June 2021

Devin Fore: Soviet Organizational Science: Aleksandr Rodchenko and Platon Kerzhentsev

The Dividual

Devin Fore’s talk “Soviet Organizational Science: Aleksandr Rodchenko and Platon Kerzhentsev” was delivered at the scholars’ panel “The Russian Avant-Garde: Scholars Respond” on February 8, 2017, as part of the exhibition “A Revolutionary Impulse: The Rise of the Russian Avant-Garde” at the Museum of Modern Art. It is worth mentioning the titles of these in detail to emphasize the difference in meaning when framing the centennial events around the Russian, the Soviet, or the Bolshevik revolution. It is hard to see MoMA’s decision to territorialize and make ethnic and national the Communist revolution of the Bolsheviks (which was anything but any of those things) as simply an honest mistake, as it aligns with a century of anti-Communism. This makes the presentations in this panel by Fore, Masha Chlenova, Maria Gough, Christina Kiaer, and Kristin Romberg even more impressive, as these scholars undermine the anti-Soviet premise of the invitation.

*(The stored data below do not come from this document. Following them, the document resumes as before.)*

===== design/flow/constraint.sdc =====
current_design Bat

set clk_period 3.9
set clk_io_pct 0.2

create_clock -name clk0 -period $clk_period [get_ports {Clk}]

set non_clock_inputs [all_inputs -no_clocks]
set_input_delay [expr $clk_period * $clk_io_pct] -clock clk0 $non_clock_inputs
set_output_delay [expr $clk_period * $clk_io_pct] -clock clk0 [all_outputs]

===== design/flow/design.v =====
module Bat(input logic Clk, input logic frame_clk, input logic [13:0] key,input logic isdead, output logic [5:0] out, output logic [7:0] jc,
            output logic hit, input logic [9:0] BS, output logic gen);
enum logic [5:0]{StartI, Idle1, Idle2, Idle3, StartW, Walk1, Walk2, Walk3,
			        StartP, Punch1, Punch2, Punch3, StartPu, Punish1, Punish2, Punish3,
					  StartK, Kick1, Kick2, Kick3, Crouch, StartCP, CrouchP, CrouchPunish,
					  StartJ, Jump1, Jump2, Jump3, Jump4, StartSpesh ,Spesh1, Spesh2, Spesh3, startKO, KO1, KO2} state, next_state;
logic [7:0] IdleC = 8'd0;
logic [7:0] WalkC = 8'd0;
logic [7:0] PunchC = 8'd0;
logic [7:0] PunishC = 8'd0;
logic [7:0] KickC = 8'd0;
logic [7:0] CPunchC = 8'd0;
logic [7:0] JumpC = 8'd0;
logic [7:0] SpeshC = 8'd0;
logic [7:0] KOC = 8'd0;
	 logic frame_clk_delayed, frame_clk_rising_edge;
    always_ff @ (posedge Clk) begin
        frame_clk_delayed <= frame_clk;
        frame_clk_rising_edge <= (frame_clk == 1'b1) && (frame_clk_delayed == 1'b0);
		  if(frame_clk_rising_edge)
		  begin
			state <= next_state;
			if(state == StartI)
				IdleC = 8'd0;
			if(state == StartW)
				WalkC = 8'd0;
			if(state == StartP)
				PunchC = 8'd0;
			if(state == StartPu)
				PunishC = 8'd0;
			if(state == StartK)
				KickC = 8'd0;
			if(state == StartCP)
				CPunchC = 8'd0;
			if(state == StartJ)
				JumpC = 8'd0;
			if(state == StartSpesh)
				SpeshC = 8'd0;
			if(state == startKO)
				KOC = 8'd0;
			if(state == KO1)
				KOC = KOC + 1;
			if(SpeshC == 10'd44)
				gen = 1'b1;
			else
				gen = 1'b0;
			if(state == Jump1 || state == Jump2 || state == Jump3 || state == Jump4)
				JumpC = JumpC + 1;
			if(state == Kick1 || state == Kick2 || state == Kick3)
				KickC = KickC + 1;
			if(state == CrouchP)
				CPunchC = CPunchC + 1;
			if(state == Punish1 || state == Punish2 || state == Punish3)
				PunishC = PunishC + 1;
			if(state == Idle1 || state == Idle2 || state == Idle3)
				IdleC = IdleC + 1;
			if(state == Walk1 || state == Walk2 || state == Walk3)
				WalkC = WalkC + 1;
			if(state == Punch1 || state == Punch2 || state == Punch3)
				PunchC = PunchC + 1;
			if(state == Spesh1 || state == Spesh2 || state == Spesh3)
				SpeshC = SpeshC + 1;
			if(PunchC == 8'd4 || KickC == 8'd4 || CPunchC == 8'd1)
				hit = 1'b1;
			else
				hit = 1'b0;
		  end
    end
	always_comb
	begin 
		unique case(state)
		StartI:
		begin
			next_state = Idle1;
		end
		Idle1:
		begin
			if(key[6] == 1)
				next_state = StartJ;
			else if(key[5] == 1)
				next_state = Crouch;
			else if(key[1] == 1)
				next_state = StartK;
			else if(key[2] == 1)
				next_state = StartP;
			else if(key[4] == 1'b1 || key[3] == 1'b1)
				next_state = StartW;
			else if(key[0] == 1'b1 && BS == 10'd200)
				next_state = StartSpesh;
			else if(IdleC == 8'd8)
				next_state = Idle2;
			else if(isdead)
				next_state = startKO;
			else
				next_state = Idle1;
		end
		Idle2:
		begin
			if(key[6] == 1)
				next_state = StartJ;
			else if(key[5] == 1)
				next_state = Crouch;
			else if(key[1] == 1)
				next_state = StartK;
			else if(key[2] == 1)
				next_state = StartP;
			else if(key[4] == 1'b1 || key[3] == 1'b1)
				next_state = StartW;
			else if(key[0] == 1'b1 && BS == 10'd200)
				next_state = StartSpesh;
			else if(IdleC == 8'd16)
				next_state = Idle3;
			else if(isdead)
				next_state = startKO;
			else
				next_state = Idle2;
		end
		Idle3:
		begin
			if(key[6] == 1)
				next_state = StartJ;
			else if(key[5] == 1)
				next_state = Crouch;
			else if(key[1] == 1)
				next_state = StartK;
			else if(key[2] == 1)
				next_state = StartP;
			else if(key[4] == 1'b1 || key[3] == 1'b1)
				next_state = StartW;
			else if(key[0] == 1'b1 && BS == 10'd200)
				next_state = StartSpesh;
			else if(IdleC == 8'd24)
				next_state = StartI;
			else if(isdead)
				next_state = startKO;
			else
				next_state = Idle3;
		end
		StartW:
		begin
			next_state = Walk1;
		end
		Walk1:
		begin
			if(key[6] == 1)
				next_state = StartJ;
			else if(key[5] == 1)
				next_state = Crouch;
			else if(key[1] == 1)
				next_state = StartK;
			else if(key[2] == 1)
				next_state = StartP;
			else if(!(key[4] == 1'b1 || key[3] == 1'b1))
				next_state = StartI;
			else if(key[0] == 1'b1 && BS == 10'd200)
				next_state = StartSpesh;
			else if(WalkC == 8'd8)
				next_state = Walk2;
			else if(isdead)
				next_state = startKO;
			else
				next_state = Walk1;
		end
		Walk2:
		begin
			if(key[6] == 1)
				next_state = StartJ;
			else if(key[5] == 1)
				next_state = Crouch;
			else if(key[1] == 1)
				next_state = StartK;
			else if(key[2] == 1)
				next_state = StartP;
			else if(!(key[4] == 1'b1 || key[3] == 1'b1))
				next_state = StartI;
			else if(key[0] == 1'b1 && BS == 10'd200)
				next_state = StartSpesh;
			else if(WalkC == 8'd16)
				next_state = Walk3;
			else if(isdead)
				next_state = startKO;
			else
				next_state = Walk2;
		end
		Walk3:
		begin
			if(key[6] == 1)
				next_state = StartJ;
			else if(key[5] == 1)
				next_state = Crouch;
			else if(key[1] == 1)
				next_state = StartK;
			else if(key[2] == 1)
				next_state = StartP;
			else if(!(key[4] == 1'b1 || key[3] == 1'b1))
				next_state = StartI;
			else if(key[0] == 1'b1 && BS == 10'd200)
				next_state = StartSpesh;
			else if(WalkC == 8'd24)
				next_state = StartW;
			else if(isdead)
				next_state = startKO;
			else
				next_state = Walk3;
		end
		StartP:
		begin
			next_state = Punch1;
		end
		Punch1:
		begin
			if(PunchC == 8'd3)
				next_state = Punch2;
			else
				next_state = Punch1;
		end
		Punch2:
		begin
			if(PunchC == 8'd10)
				next_state = Punch3;
			else
				next_state = Punch2;
		end
		Punch3:
		begin
			if(PunchC == 8'd15)
				next_state = StartPu;
			else
				next_state = Punch3;
		end
		StartPu:
		begin
			next_state = Punish1;
		end
		Punish1:
		begin
			if(key[2] == 1 || key[1] == 1)
			begin
				if(PunishC == 8'd8)
					next_state = Punish2;
				else
					next_state = Punish1;
			end
			else
				next_state = StartI;
		end
		Punish2:
		begin
			if(key[2] == 1 || key[1] == 1)
			begin
				if(PunishC == 8'd16)
					next_state = Punish2;
				else
					next_state = Punish3;
			end
			else
				next_state = StartI;
		end
		Punish3:
		begin
			if(key[2] == 1 || key[1] == 1)
			begin
				if(PunishC == 8'd24)
					next_state = StartPu;
				else
					next_state = Punish3;
			end
			else
				next_state = StartI;
		end
		StartK:
		begin
			next_state = Kick1;
		end
		Kick1:
		begin
			if(KickC == 8'd3)
				next_state = Kick2;
			else
				next_state = Kick1;
		end
		Kick2:
		begin
			if(KickC == 8'd10)
				next_state = Kick3;
			else
				next_state = Kick2;
		end
		Kick3:
		begin
			if(KickC == 8'd15)
				next_state = StartPu;
			else
				next_state = Kick3;
		end
		Crouch:
		begin
			if(key[5] == 1)
			begin
				if(key[2] == 1)
					next_state = StartCP;
				else
					next_state = Crouch;
			end
			else if(isdead)
				next_state = startKO;
			else
				next_state = StartI;
		end
		StartCP:
			next_state = CrouchP;
		CrouchP:
		begin
			if(CPunchC == 8'd5)
				next_state = CrouchPunish;
			else
				next_state = CrouchP;
		end
		CrouchPunish:
		begin
			if(key[2] == 1)
				next_state = CrouchPunish;
			else
				next_state = Crouch;
		end
		StartJ:
		begin
			next_state = Jump1;
		end
		Jump1:
		begin
			if(JumpC == 8'd5)
				next_state = Jump2;
			else
				next_state = Jump1;
		end
		Jump2:
		begin
			if(JumpC == 8'd15)
				next_state = Jump3;
			else
				next_state = Jump2;
		end
		Jump3:
		begin
			if(JumpC == 8'd55)
				next_state = Jump4;
			else
				next_state = Jump3;
		end
		Jump4:
		begin
			if(JumpC == 8'd75)
				next_state = StartI;
			else
				next_state = Jump4;
		end
		StartSpesh:
		begin
			next_state=Spesh1;
		end
		Spesh1:
		begin
			if(SpeshC == 8'd15)
				next_state=Spesh2;
			else
				next_state=Spesh1;
		end
		Spesh2:
		begin
			if(SpeshC==8'd30)
				next_state = Spesh3;
			else
				next_state = Spesh2;
		end
		Spesh3:
		begin
			if(SpeshC==8'd45)
				next_state = StartI;
			else 
				next_state = Spesh3;
		end
		startKO:
		begin
			next_state = KO1;
		end
		KO1:
		begin
			if(KOC == 8'd10)
			next_state=KO2;
			else
			next_state=KO1;
		end
		KO2:
		begin
			if(isdead)
			next_state=KO2;
			else
			next_state=StartI;
		end
		default:
		begin
			next_state = StartI;
		end
		endcase
	end
assign out = state;
assign jc = JumpC;
endmodule

===== design/flow/run.sh =====
#!/bin/bash
# OpenROAD 26Q1-2900-gdf79404cd8, Yosys 0.63+post, stock flow scripts
make -C /OpenROAD-flow-scripts/flow DESIGN_CONFIG=/design/flow/config.mk WORK_HOME=/design/flow/orfs finish

===== design/flow/config.mk =====
export PLATFORM = sky130hd
export DESIGN_NAME = Bat
export DESIGN_NICKNAME = Bat
export VERILOG_FILES = /design/flow/design.v
export SDC_FILE = /design/flow/constraint.sdc
export NUM_CORES = 4
export LEC_CHECK = 1
export CORE_UTILIZATION = 40

==> results.toml <==
# generated from flow reports
[status]
status = "finished, final reports clean"

[timing]
setup_viol = 0
worst_slew_pin_slew_ps = 891
slew_headroom_pct = 40.4
max_freq_mhz = 290
hold_ws_ps = 370
slew_viol_final = 0
finalHoldViolCount = 0
rsz0062_at_grt = "false"
fin_skew_ps = 9.11
period_needed_ps = 3450
tns_ps = 0
min_period_over_period_pct = 88.5

[worst_setup_path]
crit_chain = "nor4b_2 > a21boi_0 > ha_1 > o31a_1 > o22ai_1 > a21oi_1 > nor4_1 > a311o_1"
critPathArrivalTime_ps = 3670
max_stage_delay_ps = 870
required_ps = 4120
cp.buffers_inverters = 0
cp_slowest_cell = "nor4b_2"
critPathMaxFanout = 13
cp_top_family = "simple AND/OR/NAND/NOR gates"
setup.worst_path.start_class = "flip-flop"
cp-end-kind = "flip-flop"
critPathKind = "reg -> reg"

[cts]
numCtsBuffers = 9
cts_tree = "built"
insertion_delay_ps = 350
cts_resized = 0
clock_sinks = 82
cts_setup_buffers = 0
cts_buffer_depth = 2
cts.clk_slew.worst_paths_ps = 70
h-tree-depth = 3
cts_hold_buffers = 0
cts-root-buf = "clkbuf_16"

[layout]
regArea_sq_um = 2450
drive_gt1_share_pct = 7.23
syn2layout_area_growth_pct = 13.2
layout_top_cells = "nand2_1, edfxtp_1, o21ai_0, nor2_1, clkdlybuf4s50_1"
combGateArea_sq_um = 3330
fillCellCount = 1354
final_common_cell = "nand2_1"

[detailed_routing]
initialDrtViolationCount = 418
post-route-drc-count = 0
post_drt_wl_per_cell_um = 17.7
drt_wl_total_mm = 15.7
ant_nets = 0
vias = 5503
first_pass_iters = 21
antenna_cells = 0
viasPerCell = 6.19

[yosys]
syn_area_sq_um = 6040
avgSynthCellArea_sq_um = 8.79
yosysChipArea_sq_um = 6040
yosys.area.top_type = "edfxtp_1"
synth_warnings = 1
edf_count = 80
netlist_instances = 687
synthFlopType = "edfxtp_1"
ys_ff = 82
ys_types = 77
topCellsByArea = "edfxtp_1, o21ai_0, nand2_1, nand3_1, nor2_1"
ys_seq_share_pct = 40.5
ys_cells = 687
async_reset_ff_share_pct = 0
top_area_share_pct = 39.8

[floorplanning]
row_count = 44
ios = 43
initCoreUtil_pct = 41.2
die_height_um = 125
die_area_sq_um = 15600
coreArea_sq_um = 14600
fp.dieW_um = 125

[placed_design]
port_buffers = 35
hpwl_mm = 10.8
globalplace.congestion = 0.917

[grt]
grt_pass1_wl_mm = 25.7
grt_usage_pct = 21.3
antenna_found_initial = 0
grt_max_degree = 43
first_global_vias = 4866
overflow = 0

[power]
vdd_drop_max_mv = 0.230
cellPowerDensity_nw_per_um2 = 330
p_leak_nw = 2.24

[min_path]
hold_path_class = "reg -> reg"

[flow_run]
cap_viol_max_count = 0
warnings = 33
## routing by layer
layer  track usage, %  vias up  part of all wire [%]
met4             5.09        0                   2.2
li1                 -     2667                     -
met5                0        -                     0
met3             2.98       30                   8.1
met1             35.5     2568                    46
met2             30.5      238                    44
## through the flow
| stage | power, mW | util (%) | instances | worst slack [ps] | cell area, sq um |
|---|---|---|---|---|---|
| final | 2.26 | 46.7 | 889 | 450 | 6830 |
| after global placement | 1.35 | 44.5 | 873 | 599 | 6520 |
| after detailed placement | 1.36 | 44.5 | 873 | 552 | 6520 |
| after CTS | 2.28 | 46.7 | 889 | 499 | 6830 |
| after floorplan | 1.26 | - | 687 | 842 | 6040 |
| after global routing | 2.34 | 46.7 | 889 | 244 | 6830 |
## report_power, final
part	switching (mW)	internal, mW
sequential	0.0607	1.01
clock	0.356	0.557
combinational	0.155	0.115
total	0.572	1.69
## worst paths after layout
kind | from | endpoint | slack, ps | cells after the start
worst max register to register | state[2] | hit | 450 | 8
worst min register to register | frame_clk_delayed | frame_clk_rising_edge | 370 | 1
worst max-delay path | state[2] | hit | 450 | 8
worst min-delay path | frame_clk_delayed | frame_clk_rising_edge | 370 | 1
## kinds of logic (layout without fill, tap and decap cells)
logic type	after synthesis	in the layout	synth area share, %
xor gates and xnor gates	27	27	3.92
DFF	82	82	40.5
buffers and inverters	63	81	4.46
adders and majority gates	10	10	2.07
AOI/OAI and AO/OA	193	193	20.4
and+or+nand+nor	309	309	28.1
muxes	3	3	0.539
## cells in the mapped netlist (all sizes together), types with 3 or more instances
| cell | count |
|---|---|
| xor2 | 17 |
| and3 | 12 |
| edfxtp | 80 |
| a22oi | 3 |
| nor2b | 11 |
| o221ai | 4 |
| nand2b | 3 |
| a21oi | 29 |
| nand3 | 34 |
| a31oi | 13 |
| nand4 | 21 |
| a22o | 3 |
| inv | 15 |
| nand2 | 93 |
| clkbuf | 36 |
| nor4 | 12 |
| nor4b | 6 |
| o21a | 7 |
| buf | 12 |
| ha | 10 |
| xnor2 | 10 |
| o21ai | 72 |
| o31ai | 13 |
| nor2 | 44 |
| o21bai | 3 |
| and4 | 4 |
| and4b | 6 |
| nor3 | 15 |
| nand4b | 4 |
| or4b | 7 |
| o41ai | 3 |
| and2 | 12 |
| o22ai | 8 |
| o211ai | 10 |
| or4 | 9 |
| or3 | 5 |
## final cells by class
cell class                      instances  share of cell area [%]
Tap cell                              184                    3.37
Sequential cell                        82                    35.8
Clock buffer                           10                    3.35
Clock inverter                          6                    1.19
Multi-Input combinational cell        542                    48.7
Inverter                               15                   0.824
Timing Repair Buffer                   50                    6.78
Power and IR drop assume default switching activity.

In his paper, Fore focuses on Platon Kerzhentsev (1881–1940) and the brighter side of his career. (It is unclear whether it was he or Stalin himself who wrote the scathing review of Dmitri Shostakovich’s opera Lady Macbeth of the Mtsensk District in Pravda, which influenced Walter Benjamin to write “The Storyteller” on Nikolai Leskov, but Kerzhentsev was responsible for the destruction of some prominent careers, including those of Mikhail Bulgakov and Vsevolod Meyerhold.) Among other things, Kerzhentsev initiated bureaucratic invitations (the introduction of a montage-like archival card system of juxtapositions made him a sort of “Eisenstein of administration”) and published programmatic essays. His 1924 book Principles of Organization includes diagrams that provide a template for a scale between the individual and collective. Each way of organizing highlights tendencies and capacities that assume different articulations; therefore, collective accomplishments depend on the social system and group configurations into which the individual is placed. “Self is always a multitude, the individual dividual,” Fore states to describe the attitude of the cultural revolutionaries of the Proletkult. Paving the way for the shock work of the first five-year plan, a complete self with a bourgeois ego psychology had to be replaced by an “inventory of selves that were maximally discontinuous and conflicted.” Revolutionary society, with its associations and organizations, expanded the opportunities for “organizational interface,” which in turn produced discontinuous selfhood—the dividual.